[src/rtl/dmacmd_pkg.sv]
package dmacmd_pkg;
  localparam int BIT_ASK   = 2;
  localparam int BIT_START = 3;
  localparam int BIT_STOP  = 4;
  localparam int BIT_RSVD  = 5;
  localparam int ALIGN_LSB = 6;
  localparam int CHAN_W    = 2;

  typedef enum logic [1:0] {
    CMD_NONE,
    CMD_STOP,
    CMD_ASK,
    CMD_START
  } cmd_e;
endpackage

[src/rtl/dmacmd_decode.sv]
module dmacmd_decode
  import dmacmd_pkg::*;
#(
  parameter int NCH = 3,
  parameter int DW  = 32
) (
  input  logic              wr_fire,
  input  logic              busy,
  input  logic [DW-1:0]     wdata,
  output logic              accept,
  output cmd_e              cmd,
  output logic [CHAN_W-1:0] chan,
  output logic [DW-ALIGN_LSB-1:0] addr
);
  assign chan   = wdata[CHAN_W-1:0];
  assign addr   = wdata[DW-1:ALIGN_LSB];
  assign accept = wr_fire && !busy && !wdata[BIT_RSVD] && (32'(chan) < NCH);

  // halt outranks snapshot, snapshot outranks launch
  always_comb begin
    if (wdata[BIT_STOP])       cmd = CMD_STOP;
    else if (wdata[BIT_ASK])   cmd = CMD_ASK;
    else if (wdata[BIT_START]) cmd = CMD_START;
    else                       cmd = CMD_NONE;
  end
endmodule

[src/rtl/dmacmd_chan_if.sv]
module dmacmd_chan_if
  import dmacmd_pkg::*;
#(
  parameter int NCH = 3
) (
  input  logic              clk,
  input  logic              rst_n,
  input  logic              start_pend,
  input  logic [CHAN_W-1:0] start_chan,
  input  logic              stop_fire,
  input  logic [CHAN_W-1:0] stop_chan,
  input  logic [NCH-1:0]    start_ack,
  output logic [NCH-1:0]    start_req,
  output logic [NCH-1:0]    stop,
  output logic              ack_hit
);
  for (genvar c = 0; c < NCH; c++) begin : g_ch
    assign start_req[c] = start_pend && (start_chan == CHAN_W'(c));
    always_ff @(posedge clk or negedge rst_n) begin
      if (!rst_n) stop[c] <= 1'b0;
      else        stop[c] <= stop_fire && (stop_chan == CHAN_W'(c));
    end
  end
  assign ack_hit = |(start_ack & start_req);
endmodule

[src/rtl/dmacmd_dumper.sv]
module dmacmd_dumper
  import dmacmd_pkg::*;
#(
  parameter int NCH   = 3,
  parameter int DW    = 32,
  parameter int WORDS = 7,
  parameter int IDXW  = 3
) (
  input  logic              clk,
  input  logic              rst_n,
  input  logic              launch,
  input  logic [CHAN_W-1:0] chan,
  input  logic [DW-1:0]     base,
  input  logic [NCH*DW-1:0] snap_data,
  input  logic              wb_ready,
  output logic              active,
  output logic [IDXW-1:0]   idx,
  output logic              wb_valid,
  output logic [DW-1:0]     wb_addr,
  output logic [DW-1:0]     wb_data
);
  localparam logic [IDXW-1:0] LAST = IDXW'(WORDS - 1);

  logic [DW-1:0] words [NCH];
  for (genvar c = 0; c < NCH; c++) begin : g_w
    assign words[c] = snap_data[c*DW +: DW];
  end

  always_ff @(posedge clk or negedge rst_n) begin
    if (!rst_n) begin
      active <= 1'b0;
      idx    <= '0;
    end else if (launch) begin
      active <= 1'b1;
      idx    <= '0;
    end else if (active && wb_ready) begin
      if (idx == LAST) begin
        active <= 1'b0;
        idx    <= '0;
      end else begin
        idx <= idx + 1'b1;
      end
    end
  end

  always_comb begin
    wb_data = '0;
    for (int c = 0; c < NCH; c++)
      if (chan == CHAN_W'(c)) wb_data = words[c];
  end

  assign wb_valid = active;
  assign wb_addr  = base + {{(DW-IDXW-2){1'b0}}, idx, 2'b00};
endmodule

[src/rtl/dma_cmd_unit.sv]
module dma_cmd_unit
  import dmacmd_pkg::*;
#(
  parameter int NCH   = 3,
  parameter int DW    = 32,
  parameter int WORDS = 7,
  parameter int IDXW  = $clog2(WORDS)
) (
  input  logic              clk,
  input  logic              rst_n,
  input  logic              bus_sel,
  input  logic              bus_enable,
  input  logic              bus_write,
  input  logic [DW-1:0]     bus_wdata,
  output logic [DW-1:0]     bus_rdata,
  output logic [NCH-1:0]    ch_start_req,
  output logic [DW-1:0]     ch_start_addr,
  input  logic [NCH-1:0]    ch_start_ack,
  output logic [NCH-1:0]    ch_stop,
  output logic [IDXW-1:0]   snap_idx,
  input  logic [NCH*DW-1:0] snap_data,
  output logic              wb_valid,
  input  logic              wb_ready,
  output logic [DW-1:0]     wb_addr,
  output logic [DW-1:0]     wb_data
);
  localparam int ABITS = DW - ALIGN_LSB;

  logic [ABITS-1:0]  addr_q;
  logic [CHAN_W-1:0] chan_q;
  logic              start_q;
  logic              ask_q;
  logic              busy, wr_fire, accept, ack_hit;
  cmd_e              cmd;
  logic [CHAN_W-1:0] wchan;
  logic [ABITS-1:0]  waddr;
  logic [DW-1:0]     base;

  assign wr_fire = bus_sel && bus_enable && bus_write;
  assign busy    = start_q || ask_q;
  assign base    = {addr_q, {ALIGN_LSB{1'b0}}};

  dmacmd_decode #(.NCH(NCH), .DW(DW)) u_dec (
    .wr_fire(wr_fire), .busy(busy), .wdata(bus_wdata),
    .accept(accept), .cmd(cmd), .chan(wchan), .addr(waddr)
  );

  always_ff @(posedge clk or negedge rst_n) begin
    if (!rst_n) begin
      addr_q  <= '0;
      chan_q  <= '0;
      start_q <= 1'b0;
    end else if (accept) begin
      addr_q  <= waddr;
      chan_q  <= wchan;
      start_q <= (cmd == CMD_START);
    end else if (start_q && ack_hit) begin
      start_q <= 1'b0;
    end
  end

  dmacmd_chan_if #(.NCH(NCH)) u_ch (
    .clk(clk), .rst_n(rst_n),
    .start_pend(start_q), .start_chan(chan_q),
    .stop_fire(accept && (cmd == CMD_STOP)), .stop_chan(wchan),
    .start_ack(ch_start_ack), .start_req(ch_start_req),
    .stop(ch_stop), .ack_hit(ack_hit)
  );

  dmacmd_dumper #(.NCH(NCH), .DW(DW), .WORDS(WORDS), .IDXW(IDXW)) u_dump (
    .clk(clk), .rst_n(rst_n),
    .launch(accept && (cmd == CMD_ASK)), .chan(chan_q), .base(base),
    .snap_data(snap_data), .wb_ready(wb_ready),
    .active(ask_q), .idx(snap_idx),
    .wb_valid(wb_valid), .wb_addr(wb_addr), .wb_data(wb_data)
  );

  always_comb begin
    bus_rdata                   = '0;
    bus_rdata[DW-1:ALIGN_LSB]   = addr_q;
    bus_rdata[BIT_START]        = start_q;
    bus_rdata[BIT_ASK]          = ask_q;
    bus_rdata[CHAN_W-1:0]       = chan_q;
  end

  assign ch_start_addr = base;
endmodule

Task goal: All lines in the entries above that include "genvar" should be found and copied.

Written response:
  for (genvar c = 0; c < NCH; c++) begin : g_ch
  for (genvar c = 0; c < NCH; c++) begin : g_w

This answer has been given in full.